> **Brief**
Below are records; reproduce exactly the lines from the one that has "cts_buffers=71" through the one that has "wire length [um]", ends included, and nothing more.

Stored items
--- START ---
[src/rtl/dcc_pkg.sv]
package dcc_pkg;

  // Fixed field widths of the stream items and the configuration register.
  localparam int CMD_W       = 2;
  localparam int NODE_W      = 4;
  localparam int CFG_W       = 5;
  localparam int IN_TDATA_W  = 8;
  localparam int IN_TUSER_W  = 2;
  localparam int OUT_TDATA_W = 8;
  localparam int OUT_TUSER_W = 1;

  localparam logic [CFG_W-1:0] NODE_COUNT_RESET = 5'd16;

  typedef enum logic [CMD_W-1:0] {
    CMD_CLEAR = 2'd0,
    CMD_ADD   = 2'd1,
    CMD_RUN   = 2'd2
  } cmd_t;

endpackage

[src/rtl/dfs_cycle_check_topo_order_unit.sv]
// Directed-graph cycle check with topological sort. Edges are loaded one transfer at a
// time into an adjacency memory (one row per source node); a clear command drops all
// edges by clearing the row-valid flags, and an add command steps through accept, row
// read and row write back. A run command performs a depth-first search over nodes 0 to
// the effective node count minus one, roots and successors in ascending index order,
// scanning one adjacency bit per cycle. Each node passes through a row fetch, the
// successor scan, a finish step, a stack pop and a second fetch of the parent's row;
// the single-bit scan of the registered adjacency row sets the run time before the
// first result. If an edge reaches a node still on the search path, the search stops,
// the parent chain is walked back through the parent memory (a check state and a wait
// state per node), and the cycle is delivered as node, target, then the path from the
// child of target down to node, all with tuser set. Otherwise every node is delivered
// in reverse postorder with tuser clear. The node and target of a cycle leave from
// successive emit states, each waiting for a free output slot; every other result
// passes through a stack read, then the output register, and tlast marks the final
// result of a run. The input is taken only while the block is idle, but a new transfer
// is accepted while the last result of a run still waits in the output register.
module dfs_cycle_check_topo_order_unit #(
  parameter int MAX_NODES = 16
) (
  input  logic                              clk,
  input  logic                              rst_n,
  // Configuration: node_count, written whenever cfg_wr_en is high.
  input  logic                              cfg_wr_en,
  input  logic [dcc_pkg::CFG_W-1:0]         cfg_wr_data,
  // Input stream.
  input  logic                              in_tvalid,
  output logic                              in_tready,
  input  logic [dcc_pkg::IN_TDATA_W-1:0]    in_tdata,   // [3:0] src_node, [7:4] dst_node
  input  logic [dcc_pkg::IN_TUSER_W-1:0]    in_tuser,   // [1:0] command
  // Result stream.
  output logic                              out_tvalid,
  input  logic                              out_tready,
  output logic [dcc_pkg::OUT_TDATA_W-1:0]   out_tdata,  // [3:0] node, [7:4] zero
  output logic [dcc_pkg::OUT_TUSER_W-1:0]   out_tuser,  // [0] has_cycle
  output logic                              out_tlast   // last
);
  import dcc_pkg::*;

  localparam int IDX_W = $clog2(MAX_NODES);
  localparam int CNT_W = $clog2(MAX_NODES + 1);
  localparam int CMP_W = (CNT_W > CFG_W) ? CNT_W : CFG_W;
  localparam int WK_W  = IDX_W + CNT_W;
  localparam logic [MAX_NODES-1:0] ROW_ONE = {{(MAX_NODES-1){1'b0}}, 1'b1};

  typedef enum logic [3:0] {
    ST_IDLE,
    ST_ADD_RD,
    ST_ADD_WR,
    ST_ROOT,
    ST_FETCH,
    ST_SCAN,
    ST_POP_WAIT,
    ST_CHAIN_CHK,
    ST_CHAIN_WAIT,
    ST_EMIT_N,
    ST_EMIT_T,
    ST_POP_RD,
    ST_POP_OUT
  } state_t;

  // Control and search registers.
  state_t                state_r, state_nxt;
  logic [CFG_W-1:0]      node_count_r;
  logic [MAX_NODES-1:0]  adj_vld_r, adj_vld_nxt;
  logic [MAX_NODES-1:0]  visited_r, visited_nxt;
  logic [MAX_NODES-1:0]  on_path_r, on_path_nxt;
  logic [IDX_W-1:0]      src_r, src_nxt;
  logic [IDX_W-1:0]      dst_r, dst_nxt;
  logic [CNT_W-1:0]      root_r, root_nxt;
  logic [IDX_W-1:0]      top_node_r, top_node_nxt;
  logic [CNT_W-1:0]      top_next_r, top_next_nxt;
  logic [CNT_W-1:0]      depth_r, depth_nxt;
  logic [CNT_W-1:0]      olen_r, olen_nxt;
  logic [IDX_W-1:0]      cyc_n_r, cyc_n_nxt;
  logic [IDX_W-1:0]      cyc_t_r, cyc_t_nxt;
  logic [IDX_W-1:0]      cur_r, cur_nxt;
  logic                  cyc_flag_r, cyc_flag_nxt;

  // Output register.
  logic                  out_tvalid_r, out_tvalid_nxt;
  logic [NODE_W-1:0]     out_node_r, out_node_nxt;
  logic                  out_cyc_r, out_cyc_nxt;
  logic                  out_last_r, out_last_nxt;

  // Memories: adjacency rows, parent links, search stack, finished-node stack.
  logic [MAX_NODES-1:0]  adj_mem [MAX_NODES];
  logic                  adj_we, adj_re;
  logic [IDX_W-1:0]      adj_waddr, adj_raddr;
  logic [MAX_NODES-1:0]  adj_wdata, adj_rdata_r;
  logic                  adj_rvld_r;

  logic [IDX_W-1:0]      par_mem [MAX_NODES];
  logic                  par_we, par_re;
  logic [IDX_W-1:0]      par_waddr, par_raddr, par_wdata, par_rdata_r;

  logic [WK_W-1:0]       wk_mem [MAX_NODES];
  logic                  wk_we, wk_re;
  logic [IDX_W-1:0]      wk_waddr, wk_raddr;
  logic [WK_W-1:0]       wk_wdata, wk_rdata_r;

  logic [IDX_W-1:0]      ord_mem [MAX_NODES];
  logic                  ord_we, ord_re;
  logic [IDX_W-1:0]      ord_waddr, ord_raddr, ord_wdata, ord_rdata_r;

  // Derived values.
  logic [CMP_W-1:0]      nc_ext;
  logic [CNT_W-1:0]      cnt;
  logic [IDX_W-1:0]      t_idx, root_idx;
  logic [CNT_W-1:0]      depth_m1, depth_m2, olen_m1, next_p1;
  logic                  row_bit;
  logic                  slot_free;
  logic                  in_xfer;
  logic                  edge_ok;
  logic [NODE_W-1:0]     in_src, in_dst;
  cmd_t                  in_cmd;

  // Effective node count: zero acts as one, values above MAX_NODES saturate.
  assign nc_ext = CMP_W'(node_count_r);
  always_comb begin
    if (nc_ext == '0) begin
      cnt = CNT_W'(1);
    end else if (nc_ext > CMP_W'(MAX_NODES)) begin
      cnt = CNT_W'(MAX_NODES);
    end else begin
      cnt = CNT_W'(nc_ext);
    end
  end

  assign in_src   = in_tdata[NODE_W-1:0];
  assign in_dst   = in_tdata[2*NODE_W-1:NODE_W];
  assign in_cmd   = cmd_t'(in_tuser);
  assign edge_ok  = (32'(in_src) < 32'(MAX_NODES)) && (32'(in_dst) < 32'(MAX_NODES));

  assign in_tready = (state_r == ST_IDLE);
  assign in_xfer   = in_tvalid && in_tready;

  assign t_idx     = top_next_r[IDX_W-1:0];
  assign root_idx  = root_r[IDX_W-1:0];
  assign depth_m1  = depth_r - CNT_W'(1);
  assign depth_m2  = depth_r - CNT_W'(2);
  assign olen_m1   = olen_r - CNT_W'(1);
  assign next_p1   = top_next_r + CNT_W'(1);
  // A row that was never written since the last clear reads as empty.
  assign row_bit   = adj_rvld_r && adj_rdata_r[t_idx];
  assign slot_free = !out_tvalid_r || out_tready;

  assign out_tvalid = out_tvalid_r;
  assign out_tdata  = OUT_TDATA_W'(out_node_r);
  assign out_tuser  = out_cyc_r;
  assign out_tlast  = out_last_r;

  always_comb begin
    state_nxt      = state_r;
    adj_vld_nxt    = adj_vld_r;
    visited_nxt    = visited_r;
    on_path_nxt    = on_path_r;
    src_nxt        = src_r;
    dst_nxt        = dst_r;
    root_nxt       = root_r;
    top_node_nxt   = top_node_r;
    top_next_nxt   = top_next_r;
    depth_nxt      = depth_r;
    olen_nxt       = olen_r;
    cyc_n_nxt      = cyc_n_r;
    cyc_t_nxt      = cyc_t_r;
    cur_nxt        = cur_r;
    cyc_flag_nxt   = cyc_flag_r;
    out_tvalid_nxt = out_tvalid_r && !out_tready;
    out_node_nxt   = out_node_r;
    out_cyc_nxt    = out_cyc_r;
    out_last_nxt   = out_last_r;

    adj_we = 1'b0;  adj_waddr = src_r;  adj_wdata = '0;
    adj_re = 1'b0;  adj_raddr = top_node_r;
    par_we = 1'b0;  par_waddr = t_idx;  par_wdata = top_node_r;
    par_re = 1'b0;  par_raddr = cur_r;
    wk_we  = 1'b0;  wk_waddr  = depth_m1[IDX_W-1:0];  wk_wdata = {top_node_r, next_p1};
    wk_re  = 1'b0;  wk_raddr  = depth_m2[IDX_W-1:0];
    ord_we = 1'b0;  ord_waddr = olen_r[IDX_W-1:0];    ord_wdata = top_node_r;
    ord_re = 1'b0;  ord_raddr = olen_m1[IDX_W-1:0];

    case (state_r)
      ST_IDLE: begin
        if (in_xfer) begin
          case (in_cmd)
            CMD_CLEAR: begin
              adj_vld_nxt = '0;
            end
            CMD_ADD: begin
              src_nxt = IDX_W'(in_src);
              dst_nxt = IDX_W'(in_dst);
              if (edge_ok) begin
                state_nxt = ST_ADD_RD;
              end
            end
            CMD_RUN: begin
              visited_nxt  = '0;
              on_path_nxt  = '0;
              root_nxt     = '0;
              olen_nxt     = '0;
              cyc_flag_nxt = 1'b0;
              state_nxt    = ST_ROOT;
            end
            default: begin
            end
          endcase
        end
      end

      ST_ADD_RD: begin
        adj_re    = 1'b1;
        adj_raddr = src_r;
        state_nxt = ST_ADD_WR;
      end

      ST_ADD_WR: begin
        adj_we      = 1'b1;
        adj_waddr   = src_r;
        adj_wdata   = (adj_rvld_r ? adj_rdata_r : '0) | (ROW_ONE << dst_r);
        adj_vld_nxt = adj_vld_r | (ROW_ONE << src_r);
        state_nxt   = ST_IDLE;
      end

      ST_ROOT: begin
        if (root_r >= cnt) begin
          // Search finished without a back edge: deliver the reverse postorder.
          state_nxt = ST_POP_RD;
        end else if (visited_r[root_idx]) begin
          root_nxt = root_r + CNT_W'(1);
        end else begin
          visited_nxt  = visited_r | (ROW_ONE << root_idx);
          on_path_nxt  = on_path_r | (ROW_ONE << root_idx);
          top_node_nxt = root_idx;
          top_next_nxt = '0;
          depth_nxt    = CNT_W'(1);
          state_nxt    = ST_FETCH;
        end
      end

      ST_FETCH: begin
        adj_re    = 1'b1;
        adj_raddr = top_node_r;
        state_nxt = ST_SCAN;
      end

      ST_SCAN: begin
        if (top_next_r >= cnt) begin
          // All successors done: the node is finished.
          ord_we      = 1'b1;
          olen_nxt    = olen_r + CNT_W'(1);
          on_path_nxt = on_path_r & ~(ROW_ONE << top_node_r);
          depth_nxt   = depth_m1;
          if (depth_r == CNT_W'(1)) begin
            root_nxt  = root_r + CNT_W'(1);
            state_nxt = ST_ROOT;
          end else begin
            wk_re     = 1'b1;
            state_nxt = ST_POP_WAIT;
          end
        end else begin
          top_next_nxt = next_p1;
          if (row_bit) begin
            if (!visited_r[t_idx]) begin
              // Descend: save the current frame, the successor becomes the top.
              par_we       = 1'b1;
              wk_we        = 1'b1;
              visited_nxt  = visited_r | (ROW_ONE << t_idx);
              on_path_nxt  = on_path_r | (ROW_ONE << t_idx);
              top_node_nxt = t_idx;
              top_next_nxt = '0;
              depth_nxt    = depth_r + CNT_W'(1);
              state_nxt    = ST_FETCH;
            end else if (on_path_r[t_idx]) begin
              cyc_n_nxt = top_node_r;
              cyc_t_nxt = t_idx;
              cur_nxt   = top_node_r;
              olen_nxt  = '0;
              state_nxt = ST_CHAIN_CHK;
            end
          end
        end
      end

      ST_POP_WAIT: begin
        top_node_nxt = wk_rdata_r[WK_W-1:CNT_W];
        top_next_nxt = wk_rdata_r[CNT_W-1:0];
        state_nxt    = ST_FETCH;
      end

      ST_CHAIN_CHK: begin
        if (cur_r == cyc_t_r) begin
          cyc_flag_nxt = 1'b1;
          state_nxt    = ST_EMIT_N;
        end else begin
          ord_we    = 1'b1;
          ord_wdata = cur_r;
          olen_nxt  = olen_r + CNT_W'(1);
          par_re    = 1'b1;
          par_raddr = cur_r;
          state_nxt = ST_CHAIN_WAIT;
        end
      end

      ST_CHAIN_WAIT: begin
        cur_nxt   = par_rdata_r;
        state_nxt = ST_CHAIN_CHK;
      end

      ST_EMIT_N: begin
        if (slot_free) begin
          out_tvalid_nxt = 1'b1;
          out_node_nxt   = NODE_W'(cyc_n_r);
          out_cyc_nxt    = 1'b1;
          out_last_nxt   = 1'b0;
          state_nxt      = ST_EMIT_T;
        end
      end

      ST_EMIT_T: begin
        if (slot_free) begin
          out_tvalid_nxt = 1'b1;
          out_node_nxt   = NODE_W'(cyc_t_r);
          out_cyc_nxt    = 1'b1;
          out_last_nxt   = (olen_r == '0);
          state_nxt      = (olen_r == '0) ? ST_IDLE : ST_POP_RD;
        end
      end

      ST_POP_RD: begin
        ord_re    = 1'b1;
        state_nxt = ST_POP_OUT;
      end

      ST_POP_OUT: begin
        if (slot_free) begin
          out_tvalid_nxt = 1'b1;
          out_node_nxt   = NODE_W'(ord_rdata_r);
          out_cyc_nxt    = cyc_flag_r;
          out_last_nxt   = (olen_r == CNT_W'(1));
          olen_nxt       = olen_m1;
          state_nxt      = (olen_r == CNT_W'(1)) ? ST_IDLE : ST_POP_RD;
        end
      end

      default: begin
        state_nxt = ST_IDLE;
      end
    endcase
  end

  // The FSM never reads an entry in the cycle it writes it, so the memories need no
  // forwarding: every stack and parent read follows its write by at least one state.
  always_ff @(posedge clk) begin
    if (adj_we) begin
      adj_mem[adj_waddr] <= adj_wdata;
    end
    if (adj_re) begin
      adj_rdata_r <= adj_mem[adj_raddr];
      adj_rvld_r  <= adj_vld_r[adj_raddr];
    end
  end

  always_ff @(posedge clk) begin
    if (par_we) begin
      par_mem[par_waddr] <= par_wdata;
    end
    if (par_re) begin
      par_rdata_r <= par_mem[par_raddr];
    end
  end

  always_ff @(posedge clk) begin
    if (wk_we) begin
      wk_mem[wk_waddr] <= wk_wdata;
    end
    if (wk_re) begin
      wk_rdata_r <= wk_mem[wk_raddr];
    end
  end

  always_ff @(posedge clk) begin
    if (ord_we) begin
      ord_mem[ord_waddr] <= ord_wdata;
    end
    if (ord_re) begin
      ord_rdata_r <= ord_mem[ord_raddr];
    end
  end

  always_ff @(posedge clk) begin
    if (!rst_n) begin
      state_r      <= ST_IDLE;
      node_count_r <= NODE_COUNT_RESET;
      adj_vld_r    <= '0;
      visited_r    <= '0;
      on_path_r    <= '0;
      out_tvalid_r <= 1'b0;
    end else begin
      state_r      <= state_nxt;
      if (cfg_wr_en) begin
        node_count_r <= cfg_wr_data;
      end
      adj_vld_r    <= adj_vld_nxt;
      visited_r    <= visited_nxt;
      on_path_r    <= on_path_nxt;
      out_tvalid_r <= out_tvalid_nxt;
    end
    src_r      <= src_nxt;
    dst_r      <= dst_nxt;
    root_r     <= root_nxt;
    top_node_r <= top_node_nxt;
    top_next_r <= top_next_nxt;
    depth_r    <= depth_nxt;
    olen_r     <= olen_nxt;
    cyc_n_r    <= cyc_n_nxt;
    cyc_t_r    <= cyc_t_nxt;
    cur_r      <= cur_nxt;
    cyc_flag_r <= cyc_flag_nxt;
    out_node_r <= out_node_nxt;
    out_cyc_r  <= out_cyc_nxt;
    out_last_r <= out_last_nxt;
  end

endmodule

[config.mk]
export PLATFORM = sky130hd
export DESIGN_NAME = dfs_cycle_check_topo_order_unit
export DESIGN_NICKNAME = d
export VERILOG_FILES = /design/src/rtl/dcc_pkg.sv /design/src/rtl/dfs_cycle_check_topo_order_unit.sv
export SDC_FILE = /design/constraint.sdc
export NUM_CORES = 1
export LEC_CHECK = 0
export ABC_AREA = 1
export BUFFER_PORTS_ARGS = -buffer_cell sky130_fd_sc_hd__buf_2
export CORE_MARGIN = 4
export CORE_UTILIZATION = 55
export DETAILED_ROUTE_END_ITERATION = 10
export PLACE_DENSITY_LB_ADDON = 0.1
export REMOVE_ABC_BUFFERS = 1
export SLEW_MARGIN = 5
export SYNTH_ARGS = -nofsm -noshare
export SYNTH_HDL_FRONTEND = slang
export SYNTH_SLANG_ARGS = --single-unit
[constraint.sdc]
create_clock -name clk -period 4.5 [get_ports clk]
set_clock_uncertainty 0.1 [all_clocks]
set_input_delay 0.225 -clock clk [delete_from_list [all_inputs] [get_ports clk]]
set_output_delay 0.225 -clock clk [all_outputs]
set_load 0.005 [all_outputs]
==> metrics.cfg <==
[yosys]
synth_top_area_frac=0.6259
synth.most_common_cell=edfxtp_1
yosysSeqAreaShare=0.6654
synthCells=2626
yosys.area.top_type=edfxtp_1
synth.ff_latch_count=671
synth-edff-count=613
synth_area_per_cell_um2=11.20
ys_types=55
syn_area_um2=29410
ys.flop_type=edfxtp_1
synth_area_leaders=edfxtp_1 63%, nor2_1 5.2%, o21ai_0 5.0%
ys_top_cells_by_count=613 x edfxtp_1, 409 x nor2_1, 336 x nand2_1
async_flop_share=0
yosysWarnings=0

[global_routing]
first_global_vias=19946
grt-ovfl-total=0
grt_max_degree=80
grt_first_pass_wirelength_mm=116.9
antenna_found_initial=0
track_usage=0.2642

[floorplan]
core_area_um2=52760
die-area_um2=57230
num_rows=84
die_h_um=239.2
initial_core_util=0.5574
die_w_um=239.2
pin_count=32

[sta]
period_minus_slack_ns=3.858
fin_crit_sh=0.8573
finalMaxSlewViolations=0
worst_pin_slew_ns=1.362
rsz0062_at_grt=no
finalHoldViolCount=0
slew_headroom=0.09176
fin_hold_ws_ns=0.03080
fin_tns_setup_ns=0
max_freq_mhz=259.2
finalSetupViolCount=0

[setup_path]
cp_cell_sequence=or4_1 > nand2_1 > nand2_1 > ha_1 > a21o_1 > a21oi_1 > nand2_1 > nor2_4 > o21ai_1 > nor2_2 > nand2_1 > nor2_1
cp_slowest_cell=nor2_1
path_max_fanout=9
r2r_setup_slack_ns=0.64
crit_top_cell=nand2_1
startpoint_type=flip-flop
worstPathArrival_ns=3.99
max_stage_delay_ns=0.65
required_ns=4.63
crit_type=flip-flop to flip-flop
end_kind=flip-flop

[power]
p_sw_mw=4.463
p_int_mw=11.54
leakage_nw=11.30
power_frac_seq=0.453
pwr_density_cell_nw_per_um2=485.2
p_sw_frac=0.2789
combinationalPowerShare=0.172
power_frac_clock=0.375
vdd_drop_max_mv=0.3669

[route]
drtPass1Iterations=8
ant_nets=0
drtIter0Drc=2446
wl_per_cell_um=22.17
totalWireLength_mm=75.53
num_vias=20865
viasPerCell=6.124
post-route-drc-count=0

[placed_design]
numPortBuffers=27
dpl.hpwl_mm=46.97
gp_congestion=0.9236

[clock_network]
cts_setup_buffers=0
cts.sinks=671
cts_hold_buffers=25
cts_tree=yes
ctsResizeCount=0
cts_buffers=71
htree_levels=3
cts.path.max_buffers=3
cts-root-buf=clkbuf_16
clk_pin_slew_ns=0.06
insertion_delay_ns=0.62

[final_layout]
final_nets=2723
diodes=0
fill_cells=4122
area_growth_pct=12.13
drive_gt1_frac=0.09746

[run_status]
status=finished, final reports clean

[job]
drv_cap=0

[hold_path]
holdCritPathClass=primary input to flip-flop

==> metal layers <==
metal  GRT usage  wire length [um]
met1      0.3707             31940
met2      0.4265             35730
met3     0.04260              5230
met4     0.09006              2622
met5           0                 0
==> critical path, delay by kind of cell (launching register included) <==
kind,cells,cell delay (ns)
AND/OR/NAND/NOR,8,2.31
AO/OA/AOI/OAI,3,0.45
flip-flops,1,0.32
adder cells (fa/ha/maj),1,0.30
==> power groups by stage <==
stage                     logic, mW  clock network [mW]  registers, mW
after global placement         2.65                   0           7.37
after global routing           3.05                6.36           7.27
final                          2.75                6.00           7.25
after detailed placement       2.69                   0           7.37
after CTS                      2.73                6.07           7.24
after floorplan                1.76                   0           7.35
==> final timing paths <==
check | startpoint | end | depth (start not counted)
setup / recovery | nc_ext[0]$_SDFFE_PN0P_ | wk_mem[10][8]$_DFFE_PP_ | 12
hold / removal | in_tuser[1] | dst_r[2]$_DFFE_PP_ | 3
hold reg to reg | adj_vld_r[1]$_SDFFE_PN0P_ | adj_vld_r[1]$_SDFFE_PN0P_ | 2
setup reg to reg | nc_ext[0]$_SDFFE_PN0P_ | wk_mem[10][8]$_DFFE_PP_ | 12
==> layout make-up <==
class | count | area, um^2 | area share
timing repair buffer | 110 | 845.8 | 0.02565
clock inverter | 26 | 390.4 | 0.01184
tap | 688 | 860.8 | 0.02611
clock buffer | 100 | 2001 | 0.06067
multi-input combinational | 1649 | 8693 | 0.2636
sequential | 671 | 19570 | 0.5934
inverter | 163 | 615.6 | 0.01867
==> state kept, by name (all words and copies together) (netlist names), 9 cells and up <==
signal	flops
ord_mem	64
visited_r	16
par_mem	64
wk_mem	144
adj_mem	256
on_path_r	16
adj_vld_r	16
wk_rdata_r	9
adj_rdata_r	16
==> logic make-up (layout without fill, tap and decap cells) <==
kind of cell | Yosys count | count (layout) | share of synthesized area
DFF | 671 | 671 | 0.6654
other | 1 | 4 | 0.0001275
xor gates and xnor gates | 15 | 15 | 0.004467
muxes | 22 | 22 | 0.007488
and+or+nand+nor | 951 | 951 | 0.1356
AOI/OAI and AO/OA | 620 | 620 | 0.1279
adders and majority gates | 37 | 37 | 0.01574
buffers and inverters | 309 | 399 | 0.04331
==> layout by cell type, fill, tap and decap left out, types with 14 or more instances in the layout <==
| cell | count |
|---|---|
| dfxtp_1 | 58 |
| dlygate4sd3_1 | 25 |
| edfxtp_1 | 613 |
| o22ai_1 | 34 |
| a21oi_1 | 102 |
| inv_2 | 16 |
| mux2i_1 | 22 |
| o21ai_0 | 291 |
| o211ai_1 | 45 |
| o21ai_1 | 14 |
| buf_2 | 27 |
| nand4_1 | 26 |
| buf_4 | 56 |
| inv_1 | 143 |
| clkbuf_16 | 75 |
| nand3_1 | 110 |
| nand2_1 | 335 |
| ha_1 | 37 |
| nor3_1 | 14 |
| clkbuf_1 | 22 |
| nor3_2 | 16 |
| nor2_1 | 409 |
| o221ai_1 | 97 |
| nor2_2 | 17 |
==> through the flow <==
step / utilization / cells / cell area (um^2) / setup WS (ns) / total power [mW]
detailed placement: 0.5748 / 3256 / 30330 / 0.6566 / 10.07
global route: 0.6250 / 3407 / 32980 / 0.3915 / 16.67
CTS: 0.6249 / 3407 / 32970 / 0.6632 / 16.04
global placement: 0.5748 / 3256 / 30330 / 0.7355 / 10.02
floorplan: - / 2483 / 28760 / -0.7311 / 9.102
finish: 0.6250 / 3407 / 32980 / 0.6421 / 16.00
No activity file was read; power rests on OpenSTA's default activity.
--- END ---
> **Solution to the exercise**
cts_buffers=71
htree_levels=3
cts.path.max_buffers=3
cts-root-buf=clkbuf_16
clk_pin_slew_ns=0.06
insertion_delay_ns=0.62

[final_layout]
final_nets=2723
diodes=0
fill_cells=4122
area_growth_pct=12.13
drive_gt1_frac=0.09746

[run_status]
status=finished, final reports clean

[job]
drv_cap=0

[hold_path]
holdCritPathClass=primary input to flip-flop

==> metal layers <==
metal  GRT usage  wire length [um]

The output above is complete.